File: config.mk
export PLATFORM = sky130hd
export DESIGN_NAME = dss_spread_encode
export DESIGN_NICKNAME = d
export VERILOG_FILES = /design/src/dss_pkg.sv /design/src/dss_scrambler.sv /design/src/dss_spread_encode.sv
export SDC_FILE = /design/constraint.sdc
export NUM_CORES = 1
export LEC_CHECK = 0
export ABC_AREA = 0
export BUFFER_PORTS_ARGS = -buffer_cell sky130_fd_sc_hd__buf_2
export CORE_ASPECT_RATIO = 0.7
export CORE_UTILIZATION = 55
export DETAILED_ROUTE_END_ITERATION = 8
export PLACE_DENSITY_LB_ADDON = 0.3
export SYNTH_ARGS = -nofsm -noshare
export SYNTH_HDL_FRONTEND = slang
export SYNTH_HIERARCHICAL = 1
export SYNTH_SLANG_ARGS = --single-unit
export TNS_END_PERCENT = 1
File: constraint.sdc
create_clock -name pclk -period 4.2 [get_ports pclk]
set_input_delay 0.84 -clock pclk [delete_from_list [all_inputs] [get_ports pclk]]
set_output_delay 0.84 -clock pclk [all_outputs]
set_load 0.02 [all_outputs]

§ **TO DO**
What you retype should run from the first line of the entries above through the line containing "export DETAILED_ROUTE_END_ITERATION = 8", exactly and in full.

§ **SOLUTION TO THIS TASK**
File: config.mk
export PLATFORM = sky130hd
export DESIGN_NAME = dss_spread_encode
export DESIGN_NICKNAME = d
export VERILOG_FILES = /design/src/dss_pkg.sv /design/src/dss_scrambler.sv /design/src/dss_spread_encode.sv
export SDC_FILE = /design/constraint.sdc
export NUM_CORES = 1
export LEC_CHECK = 0
export ABC_AREA = 0
export BUFFER_PORTS_ARGS = -buffer_cell sky130_fd_sc_hd__buf_2
export CORE_ASPECT_RATIO = 0.7
export CORE_UTILIZATION = 55
export DETAILED_ROUTE_END_ITERATION = 8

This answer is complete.